# Spring Wildlife Pics



## webbie (May 4, 2009)

Well, I was gonna add these to the "winter wildlife" thread - but Spring is definitely here!

From the backyard this morning....


----------



## LLigetfa (May 4, 2009)

There's probably mice in that compost pile.  When I turn my pile, my dog is right there waiting to snatch up a tasty morsel.  Unfortunately, she keeps the foxes away.


----------



## CrappieKeith (May 4, 2009)

Cool pics Craig.
Here's a few from last weekend.


----------



## webbie (May 4, 2009)

Ah, Keith....i checked the GPS info on those lakes and will be sending the crowds there soon......
 ;-P


----------



## CrappieKeith (May 4, 2009)

Webmaster said:
			
		

> Ah, Keith....i checked the GPS info on those lakes and will be sending the crowds there soon......
> ;-P


With openers this weekend it'll be a zoo out there for sure.
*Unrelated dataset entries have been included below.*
File: src/hdl/ce_pkg.sv
package ce_pkg;

   // ------------------------------
   // Data path widths
   // ------------------------------
   localparam int CE_ADDR_W     = 32;
   localparam int CE_DATA_W     = 64;
   localparam int CE_BEAT_BYTES = CE_DATA_W / 8;
   localparam int CE_SIZE_W     = 16;

   // Fixed read chunk, four beats per request
   localparam int CE_CHUNK_BEATS = 4;
   localparam int CE_CHUNK_BYTES = CE_CHUNK_BEATS * CE_BEAT_BYTES;

   // Completion FIFO
   localparam int CE_FIFO_DEPTH_LOG2 = 4;
   localparam int CE_FIFO_DEPTH      = 1 << CE_FIFO_DEPTH_LOG2;
   localparam int CE_FIFO_CNT_W      = CE_FIFO_DEPTH_LOG2 + 1;

   // ------------------------------
   // Register map
   // ------------------------------
   localparam int CE_CSR_ADDR_W = 3;

   localparam logic [CE_CSR_ADDR_W-1:0] CE_REG_HOST_ADDR = 3'd0;
   localparam logic [CE_CSR_ADDR_W-1:0] CE_REG_HPS_ADDR  = 3'd1;
   localparam logic [CE_CSR_ADDR_W-1:0] CE_REG_SIZE      = 3'd2;
   localparam logic [CE_CSR_ADDR_W-1:0] CE_REG_CTRL      = 3'd3;
   localparam logic [CE_CSR_ADDR_W-1:0] CE_REG_STATUS    = 3'd4;

   // Control bits, both self clearing
   localparam int CE_CTRL_START_BIT   = 0;
   localparam int CE_CTRL_SOFTRST_BIT = 1;

   // Status bits
   localparam int CE_STAT_BUSY_BIT = 0;
   localparam int CE_STAT_DONE_BIT = 1;
   localparam int CE_STAT_ERR_BIT  = 2;

endpackage

File: src/hdl/ce_cfg_if.sv
interface ce_cfg_if;

   // Transfer setup from the register block
   logic [ce_pkg::CE_ADDR_W-1:0] host_addr;
   logic [ce_pkg::CE_ADDR_W-1:0] hps_addr;
   logic [ce_pkg::CE_SIZE_W-1:0] size_words;
   logic                         start;
   logic                         core_rst;
   logic                         abort;

   // Status pulses back from the engines
   logic                         rd_err;
   logic                         wr_err;
   logic                         wr_done;

   modport csr (
      output host_addr, hps_addr, size_words, start, core_rst, abort,
      input  rd_err, wr_err, wr_done
   );

   modport rd (
      input  host_addr, size_words, start, core_rst, abort,
      output rd_err
   );

   modport wr (
      input  hps_addr, size_words, start, core_rst, abort,
      output wr_err, wr_done
   );

endinterface

File: src/hdl/ce_cpl_if.sv
interface ce_cpl_if;

   // Write side
   logic                             push;
   logic [ce_pkg::CE_DATA_W-1:0]     push_data;

   // Read side, head is valid while not empty
   logic                             pop;
   logic [ce_pkg::CE_DATA_W-1:0]     head_data;
   logic                             empty;

   // Occupancy, used for credit tracking
   logic [ce_pkg::CE_FIFO_CNT_W-1:0] count;

   modport fifo (
      input  push, push_data, pop,
      output head_data, empty, count
   );

   modport producer (
      output push, push_data,
      input  count
   );

   modport consumer (
      output pop,
      input  head_data, empty
   );

endinterface

File: src/hdl/ce_cpl_fifo.sv
module ce_cpl_fifo (
   input  logic  clk,
   ce_cpl_if.fifo cpl,
   input  logic  core_rst
);

   logic [ce_pkg::CE_DATA_W-1:0]          mem [ce_pkg::CE_FIFO_DEPTH];
   logic [ce_pkg::CE_FIFO_DEPTH_LOG2-1:0] wr_ptr;
   logic [ce_pkg::CE_FIFO_DEPTH_LOG2-1:0] rd_ptr;
   logic [ce_pkg::CE_FIFO_CNT_W-1:0]      count_q;
   logic                                  full;

   assign full = (count_q == ce_pkg::CE_FIFO_CNT_W'(ce_pkg::CE_FIFO_DEPTH));

   // Storage
   always_ff @(posedge clk) begin
      if (cpl.push) begin
         mem[wr_ptr] <= cpl.push_data;
      end
   end

   // Pointers and occupancy
   always_ff @(posedge clk) begin
      if (core_rst) begin
         wr_ptr  <= '0;
         rd_ptr  <= '0;
         count_q <= '0;
      end else begin
         if (cpl.push) begin
            wr_ptr <= wr_ptr + 1'b1;
         end
         if (cpl.pop) begin
            rd_ptr <= rd_ptr + 1'b1;
         end
         case ({cpl.push, cpl.pop})
            2'b10:   count_q <= count_q + 1'b1;
            2'b01:   count_q <= count_q - 1'b1;
            default: ;
         endcase
      end
   end

   assign cpl.head_data = mem[rd_ptr];
   assign cpl.empty     = (count_q == '0);
   assign cpl.count     = count_q;

   // Credits upstream should make overflow impossible
   a_no_overflow: assert property (@(posedge clk) disable iff (core_rst)
      !(cpl.push && full));

   a_no_underflow: assert property (@(posedge clk) disable iff (core_rst)
      !(cpl.pop && cpl.empty));

endmodule

File: src/hdl/ce_csr.sv
module ce_csr (
   input  logic                             clk,
   input  logic                             rst,
   input  logic                             csr_wen,
   input  logic                             csr_ren,
   input  logic [ce_pkg::CE_CSR_ADDR_W-1:0] csr_addr,
   input  logic [ce_pkg::CE_DATA_W-1:0]     csr_wdata,
   output logic [ce_pkg::CE_DATA_W-1:0]     csr_rdata,
   output logic                             csr_rvalid,
   output logic                             ce_done,
   ce_cfg_if.csr                            cfg
);

   logic [ce_pkg::CE_ADDR_W-1:0] host_addr_q;
   logic [ce_pkg::CE_ADDR_W-1:0] hps_addr_q;
   logic [ce_pkg::CE_SIZE_W-1:0] size_q;
   logic                         ctrl_wr;
   logic                         start_q;
   logic                         soft_q;
   logic                         busy_q;
   logic                         done_q;
   logic                         err_q;

   assign ctrl_wr = csr_wen && (csr_addr == ce_pkg::CE_REG_CTRL);

   // ------------------------------
   // Setup registers
   // ------------------------------
   // Kept across a soft reset so software need not reprogram them
   always_ff @(posedge clk) begin
      if (rst) begin
         host_addr_q <= '0;
         hps_addr_q  <= '0;
         size_q      <= '0;
      end else if (csr_wen) begin
         case (csr_addr)
            ce_pkg::CE_REG_HOST_ADDR: host_addr_q <= csr_wdata[ce_pkg::CE_ADDR_W-1:0];
            ce_pkg::CE_REG_HPS_ADDR:  hps_addr_q  <= csr_wdata[ce_pkg::CE_ADDR_W-1:0];
            ce_pkg::CE_REG_SIZE:      size_q      <= csr_wdata[ce_pkg::CE_SIZE_W-1:0];
            default: ;
         endcase
      end
   end

   // ------------------------------
   // Control pulses
   // ------------------------------
   // Start is dropped while busy, after an error, or alongside soft reset
   always_ff @(posedge clk) begin
      if (rst) begin
         start_q <= 1'b0;
         soft_q  <= 1'b0;
      end else begin
         start_q <= ctrl_wr && csr_wdata[ce_pkg::CE_CTRL_START_BIT] &&
                    !csr_wdata[ce_pkg::CE_CTRL_SOFTRST_BIT] && !busy_q && !err_q;
         soft_q  <= ctrl_wr && csr_wdata[ce_pkg::CE_CTRL_SOFTRST_BIT];
      end
   end

   // Status, cleared by the core reset
   always_ff @(posedge clk) begin
      if (cfg.core_rst) begin
         busy_q <= 1'b0;
         done_q <= 1'b0;
         err_q  <= 1'b0;
      end else begin
         if (start_q) begin
            busy_q <= 1'b1;
            done_q <= 1'b0;
         end else if (cfg.wr_done) begin
            busy_q <= 1'b0;
            done_q <= 1'b1;
         end
         // Error wins over a late done
         if (cfg.rd_err || cfg.wr_err) begin
            err_q  <= 1'b1;
            busy_q <= 1'b0;
            done_q <= 1'b0;
         end
      end
   end

   // Read data, one cycle after csr_ren
   always_ff @(posedge clk) begin
      csr_rdata <= '0;
      if (csr_ren) begin
         case (csr_addr)
            ce_pkg::CE_REG_HOST_ADDR: csr_rdata[ce_pkg::CE_ADDR_W-1:0] <= host_addr_q;
            ce_pkg::CE_REG_HPS_ADDR:  csr_rdata[ce_pkg::CE_ADDR_W-1:0] <= hps_addr_q;
            ce_pkg::CE_REG_SIZE:      csr_rdata[ce_pkg::CE_SIZE_W-1:0] <= size_q;
            ce_pkg::CE_REG_STATUS: begin
               csr_rdata[ce_pkg::CE_STAT_BUSY_BIT] <= busy_q;
               csr_rdata[ce_pkg::CE_STAT_DONE_BIT] <= done_q;
               csr_rdata[ce_pkg::CE_STAT_ERR_BIT]  <= err_q;
            end
            default: ;
         endcase
      end
   end

   always_ff @(posedge clk) begin
      if (rst) begin
         csr_rvalid <= 1'b0;
      end else begin
         csr_rvalid <= csr_ren;
      end
   end

   assign cfg.host_addr  = host_addr_q;
   assign cfg.hps_addr   = hps_addr_q;
   assign cfg.size_words = size_q;
   assign cfg.start      = start_q;
   assign cfg.core_rst   = rst | soft_q;
   assign cfg.abort      = err_q;
   assign ce_done        = done_q;

   // A new job never launches into a core reset
   a_start_no_rst: assert property (@(posedge clk) disable iff (rst)
      !(cfg.start && cfg.core_rst));

endmodule

File: src/hdl/ce_hps_wr.sv
module ce_hps_wr (
   input  logic                         clk,
   ce_cfg_if.wr                         cfg,
   ce_cpl_if.consumer                   cpl,
   output logic                         hps_wr_valid,
   output logic [ce_pkg::CE_ADDR_W-1:0] hps_wr_addr,
   output logic [ce_pkg::CE_DATA_W-1:0] hps_wr_data,
   input  logic                         hps_wr_ready,
   input  logic                         hps_bvalid,
   input  logic                         hps_berr
);

   logic                         active;
   logic                         load;
   logic [ce_pkg::CE_ADDR_W-1:0] next_addr;
   logic [ce_pkg::CE_SIZE_W-1:0] wr_cnt;
   logic [ce_pkg::CE_SIZE_W-1:0] resp_cnt;

   // ------------------------------
   // Write issue
   // ------------------------------
   // Pop the head when the output slot is free or draining this cycle
   assign load = active && !cfg.abort && !cpl.empty &&
                 (wr_cnt < cfg.size_words) &&
                 (!hps_wr_valid || hps_wr_ready);

   assign cpl.pop = load;

   always_ff @(posedge clk) begin
      if (cfg.core_rst) begin
         active       <= 1'b0;
         hps_wr_valid <= 1'b0;
         wr_cnt       <= '0;
         resp_cnt     <= '0;
      end else begin
         if (cfg.start) begin
            active   <= 1'b1;
            wr_cnt   <= '0;
            resp_cnt <= '0;
         end else if (cfg.wr_done || cfg.wr_err) begin
            active <= 1'b0;
         end
         if (load) begin
            hps_wr_valid <= 1'b1;
            wr_cnt       <= wr_cnt + 1'b1;
         end else if (hps_wr_ready) begin
            hps_wr_valid <= 1'b0;
         end
         if (hps_bvalid) begin
            resp_cnt <= resp_cnt + 1'b1;
         end
      end
   end

   // Word address walk and output beat
   always_ff @(posedge clk) begin
      if (cfg.start) begin
         next_addr <= cfg.hps_addr;
      end else if (load) begin
         next_addr <= next_addr + ce_pkg::CE_ADDR_W'(ce_pkg::CE_BEAT_BYTES);
      end
      if (load) begin
         hps_wr_addr <= next_addr;
         hps_wr_data <= cpl.head_data;
      end
   end

   // ------------------------------
   // Responses
   // ------------------------------
   // Done on the final good response, so status follows one cycle later
   assign cfg.wr_done = active && hps_bvalid && !hps_berr &&
                        (resp_cnt == cfg.size_words - 1'b1);
   assign cfg.wr_err  = active && hps_bvalid && hps_berr;

endmodule

File: src/hdl/ce_rd_req.sv
module ce_rd_req (
   input  logic                         clk,
   ce_cfg_if.rd                         cfg,
   ce_cpl_if.producer                   cpl,
   output logic                         rd_req_valid,
   output logic [ce_pkg::CE_ADDR_W-1:0] rd_req_addr,
   input  logic                         rd_req_ready,
   input  logic                         cpl_valid,
   input  logic [ce_pkg::CE_DATA_W-1:0] cpl_data,
   input  logic                         cpl_err
);

   logic                             active;
   logic [ce_pkg::CE_SIZE_W-1:0]     req_cnt;
   logic [ce_pkg::CE_SIZE_W-1:0]     rcv_cnt;
   logic [ce_pkg::CE_FIFO_CNT_W-1:0] pending;
   logic [ce_pkg::CE_FIFO_CNT_W-1:0] pending_n;
   logic                             credit_ok;
   logic                             issue;
   logic                             req_hs;
   logic                             last_req;

   // ------------------------------
   // Credit check
   // ------------------------------
   // Room for a whole chunk after the FIFO and the beats still in flight
   assign credit_ok = (int'(cpl.count) + int'(pending) + ce_pkg::CE_CHUNK_BEATS)
                      <= ce_pkg::CE_FIFO_DEPTH;

   assign issue    = active && !cfg.abort && !rd_req_valid && credit_ok;
   assign req_hs   = rd_req_valid && rd_req_ready;
   assign last_req = (int'(req_cnt) + ce_pkg::CE_CHUNK_BEATS) >= int'(cfg.size_words);

   always_comb begin
      pending_n = pending;
      if (req_hs) begin
         pending_n = pending_n + ce_pkg::CE_FIFO_CNT_W'(ce_pkg::CE_CHUNK_BEATS);
      end
      if (cpl_valid) begin
         pending_n = pending_n - 1'b1;
      end
   end

   always_ff @(posedge clk) begin
      if (cfg.core_rst) begin
         active       <= 1'b0;
         rd_req_valid <= 1'b0;
         req_cnt      <= '0;
         rcv_cnt      <= '0;
         pending      <= '0;
      end else begin
         if (cfg.start) begin
            active  <= 1'b1;
            req_cnt <= '0;
            rcv_cnt <= '0;
         end
         if (issue) begin
            rd_req_valid <= 1'b1;
         end else if (req_hs) begin
            rd_req_valid <= 1'b0;
            req_cnt      <= req_cnt + ce_pkg::CE_SIZE_W'(ce_pkg::CE_CHUNK_BEATS);
            if (last_req) begin
               active <= 1'b0;
            end
         end
         if (cpl.push) begin
            rcv_cnt <= rcv_cnt + 1'b1;
         end
         pending <= pending_n;
      end
   end

   // Chunk address walk
   always_ff @(posedge clk) begin
      if (cfg.start) begin
         rd_req_addr <= cfg.host_addr;
      end else if (req_hs) begin
         rd_req_addr <= rd_req_addr + ce_pkg::CE_ADDR_W'(ce_pkg::CE_CHUNK_BYTES);
      end
   end

   // ------------------------------
   // Completion intake
   // ------------------------------
   // Beats past the image size in the last chunk are dropped
   assign cpl.push      = cpl_valid && !cpl_err && (rcv_cnt < cfg.size_words);
   assign cpl.push_data = cpl_data;
   assign cfg.rd_err    = cpl_valid && cpl_err;

   a_req_stable: assert property (@(posedge clk) disable iff (cfg.core_rst)
      rd_req_valid && !rd_req_ready |=> rd_req_valid && $stable(rd_req_addr));

endmodule

File: src/hdl/ce_top.sv
module ce_top (
   input  logic                             clk,
   input  logic                             rst,

   // Register port
   input  logic                             csr_wen,
   input  logic                             csr_ren,
   input  logic [ce_pkg::CE_CSR_ADDR_W-1:0] csr_addr,
   input  logic [ce_pkg::CE_DATA_W-1:0]     csr_wdata,
   output logic [ce_pkg::CE_DATA_W-1:0]     csr_rdata,
   output logic                             csr_rvalid,

   // Host read requests and completions
   output logic                             rd_req_valid,
   output logic [ce_pkg::CE_ADDR_W-1:0]     rd_req_addr,
   input  logic                             rd_req_ready,
   input  logic                             cpl_valid,
   input  logic [ce_pkg::CE_DATA_W-1:0]     cpl_data,
   input  logic                             cpl_err,

   // HPS writes and responses
   output logic                             hps_wr_valid,
   output logic [ce_pkg::CE_ADDR_W-1:0]     hps_wr_addr,
   output logic [ce_pkg::CE_DATA_W-1:0]     hps_wr_data,
   input  logic                             hps_wr_ready,
   input  logic                             hps_bvalid,
   input  logic                             hps_berr,

   output logic                             ce_done
);

   ce_cfg_if cfg_if ();
   ce_cpl_if cpl_if ();

   ce_csr i_csr (
      .clk        (clk),
      .rst        (rst),
      .csr_wen    (csr_wen),
      .csr_ren    (csr_ren),
      .csr_addr   (csr_addr),
      .csr_wdata  (csr_wdata),
      .csr_rdata  (csr_rdata),
      .csr_rvalid (csr_rvalid),
      .ce_done    (ce_done),
      .cfg        (cfg_if.csr)
   );

   ce_rd_req i_rd_req (
      .clk          (clk),
      .cfg          (cfg_if.rd),
      .cpl          (cpl_if.producer),
      .rd_req_valid (rd_req_valid),
      .rd_req_addr  (rd_req_addr),
      .rd_req_ready (rd_req_ready),
      .cpl_valid    (cpl_valid),
      .cpl_data     (cpl_data),
      .cpl_err      (cpl_err)
   );

   // Host to HPS completion buffer
   ce_cpl_fifo i_cpl_fifo (
      .clk      (clk),
      .cpl      (cpl_if.fifo),
      .core_rst (cfg_if.core_rst)
   );

   ce_hps_wr i_hps_wr (
      .clk          (clk),
      .cfg          (cfg_if.wr),
      .cpl          (cpl_if.consumer),
      .hps_wr_valid (hps_wr_valid),
      .hps_wr_addr  (hps_wr_addr),
      .hps_wr_data  (hps_wr_data),
      .hps_wr_ready (hps_wr_ready),
      .hps_bvalid   (hps_bvalid),
      .hps_berr     (hps_berr)
   );

endmodule

File: config.mk
export PLATFORM = sky130hd
export DESIGN_NAME = ce_top
export DESIGN_NICKNAME = d
export VERILOG_FILES = /design/src/hdl/ce_pkg.sv /design/src/hdl/ce_cfg_if.sv /design/src/hdl/ce_cpl_if.sv /design/src/hdl/ce_cpl_fifo.sv /design/src/hdl/ce_csr.sv /design/src/hdl/ce_hps_wr.sv /design/src/hdl/ce_rd_req.sv /design/src/hdl/ce_top.sv
export SDC_FILE = /design/constraint.sdc
export NUM_CORES = 2
export LEC_CHECK = 0
export BUFFER_PORTS_ARGS = -buffer_cell sky130_fd_sc_hd__buf_2
export CELL_PAD_IN_SITES_DETAIL_PLACEMENT = 0
export CELL_PAD_IN_SITES_GLOBAL_PLACEMENT = 1
export CORE_ASPECT_RATIO = 0.8
export CORE_MARGIN = 5
export CORE_UTILIZATION = 54
export CTS_BUF_LIST = sky130_fd_sc_hd__clkbuf_4
export DETAILED_ROUTE_END_ITERATION = 8
export MAX_ROUTING_LAYER = met4
export PLACE_DENSITY = 0.84
export SYNTH_ARGS = -nofsm -noshare
export SYNTH_HDL_FRONTEND = slang
export SYNTH_HIERARCHICAL = 1
export SYNTH_SLANG_ARGS = --single-unit
File: constraint.sdc
create_clock -name clk -period 9.02 [get_ports clk]
set_input_delay 2.255 -clock clk [delete_from_list [all_inputs] [get_ports clk]]
set_output_delay 2.255 -clock clk [all_outputs]
set_load 0.005 [all_outputs]
# Yosys cells after proc, flatten, opt, wreduce, memory -nomap -nowiden
# Memory sizes are Yosys's and may differ from the RTL's. A register that Yosys moved wholly into a read port is not among the register bits.
# Cells that the tools add are included.
# op_classes
muxes	31
add_sub_neg	16
n_bitwise	1
eq_ne	7
magnitude_cmp	4
reduce_logical	48
# op_table
cell	count
$mux 32	4
$mux 16	7
$add 32x4->32 const B	2
$add 16x1->16 const B	3
$pmux 13 s3	1
$add 32x6->32 const B	1
$ge 32x17->1	1
$le 32x6->1 const B	1
$lt 16x16->1	2
$pmux 16 s2	1
$logic_and 1x1->1	21
$reduce_bool 2->1	9
$add 16x3->17 const B	1
$add 16x3->16 const B	1
$eq 16x16->1	1
$sub 16x1->16 const B	1
$mux 1	14
$pmux 3 s4	1
$mux 5	2
$pmux 5 s2	1
$sub 5x1->5 const B	2
$add 4x1->4 const B	2
$logic_not 1->1	8
$add 5x5->6	1
14 further kinds	19
# totals
out_inout_bits	196
mem_count	1
inputBits	141
reg_bits	300
mem_bits_rw	1024
wordCells	133
# memory_table
memory	words	width	rd	rd_ports_with_merged_regs	write_ports	line	rtl
i_cpl_fifo.mem	16	64	1	1	1	ce_cpl_fifo.sv:7	logic [ce_pkg::CE_DATA_W-1:0] mem [ce_pkg::CE_FIFO_DEPTH];

# Logic depth before layout (Yosys ltp)
# depth
ltp_word	7
depth_mapped	17
ltp_nobuf	15

# By module
# The synthesis kept the hierarchy.
# modules_own_cells
mod	cells_each	seq_area_each_um2	instances	area_each_um2
ce_cpl_fifo	1674	31089.8	1	39142.5
ce_hps_wr	621	4524.3	1	7362.1
ce_rd_req	598	1741.7	1	5227.5
ce_csr	545	2362.3	1	4647.0

# Worst setup path before layout
# No wires, ideal clock.
# synth_timing
path_kind	input to register
from	in hps_wr_ready
to	reg i_cpl_fifo.count_q (netlist bit i_cpl_fifo/cpl.count[4])
required_time_ns	8.956
path_slack_ns	2.011
arrival_ns	6.945
path_buffers	2
path_stages	13
setup_ns	0.064
cell_sequence	inv_1 > a21oi_1 > o21ai_2 > buf_6 > clkinv_1 > ha_1 > clkbuf_1 > xor2_1 > ha_1 > o21ai_0 > or3_1 > a2111o_1 > nand4_1
# synth_via
elab_chain_cells	4
word_cells_on_any_way	6
classes_between	2 x eq/ne; 1 x mux; 3 x reduce/logical
# synth_rtl
item	line	rtl
from (decl)	ce_top.sv:25	input logic hps_wr_ready,
$logic_or 1x1->1 *	ce_hps_wr.sv:25	(!hps_wr_valid || hps_wr_ready);
$logic_and 1x1->1 *	ce_hps_wr.sv:24	(wr_cnt < cfg.size_words) &&
named net cpl_if.pop	ce_cpl_if.sv:8	logic pop;
$eq 2x1->1 or $eq 2x2->1 (tied branches)	ce_cpl_fifo.sv:35	case ({cpl.push, cpl.pop})
$pmux 5 s2 or $reduce_bool 2->1 (tied branches)	n/a	
to (signal assigned)	ce_cpl_fifo.sv:36	2'b10: count_q <= count_q + 1'b1;
to (signal assigned)	ce_cpl_fifo.sv:37	2'b01: count_q <= count_q - 1'b1;
to (decl)	ce_cpl_fifo.sv:10	logic [ce_pkg::CE_FIFO_CNT_W-1:0] count_q;
# Mark *: on every way through the listed nets, which the timed path passes. The rest lies on a longest branch.
# A chain may end at the register's enable or synchronous reset.

# Final worst setup path
# layout_timing
from	reg i_csr.size_q (netlist bit i_csr/cfg.size_words[11])
to	mem i_cpl_fifo/mem[0][39] in the netlist's numbering, enable pin
# layout_via
elab_chain_cells	4
# layout_rtl
item	line	rtl
from (decl)	ce_csr.sv:16	logic [ce_pkg::CE_SIZE_W-1:0] size_q;
from (signal assigned)	ce_csr.sv:39	ce_pkg::CE_REG_SIZE: size_q <= csr_wdata[ce_pkg::CE_SIZE_W-1:0];
$lt 16x16->1	ce_rd_req.sv:86	assign cpl.push = cpl_valid && !cpl_err && (rcv_cnt < cfg.size_words);
$logic_and 1x1->1	ce_rd_req.sv:86	
named net cpl_if.push	ce_cpl_if.sv:4	logic push;
$mux 1	ce_cpl_fifo.sv:17	if (cpl.push) begin
$mux 1 (implied by the code)	ce_cpl_fifo.sv:18	mem[wr_ptr] <= cpl.push_data;
to (decl)	ce_cpl_fifo.sv:7	
# The timed path passes the listed nets, and every way through them passes these cells.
I'll be heading for other smaller back woods waters to hide out from the masses.


----------



## fossil (May 4, 2009)

Mule deer routinely wander through/around our property.  This guy stopped by outside the shop the other morning to say hi.  Rick


----------



## CrappieKeith (May 4, 2009)

fossil said:
			
		

> Mule deer routinely wander through/around our property.  This guy stopped by outside the shop the other morning to say hi.  Rick


No muleys here...plenty of whitetail.
Nice pic!


----------



## webbie (May 6, 2009)

We wasted 90 minutes this morning watching these foxes play!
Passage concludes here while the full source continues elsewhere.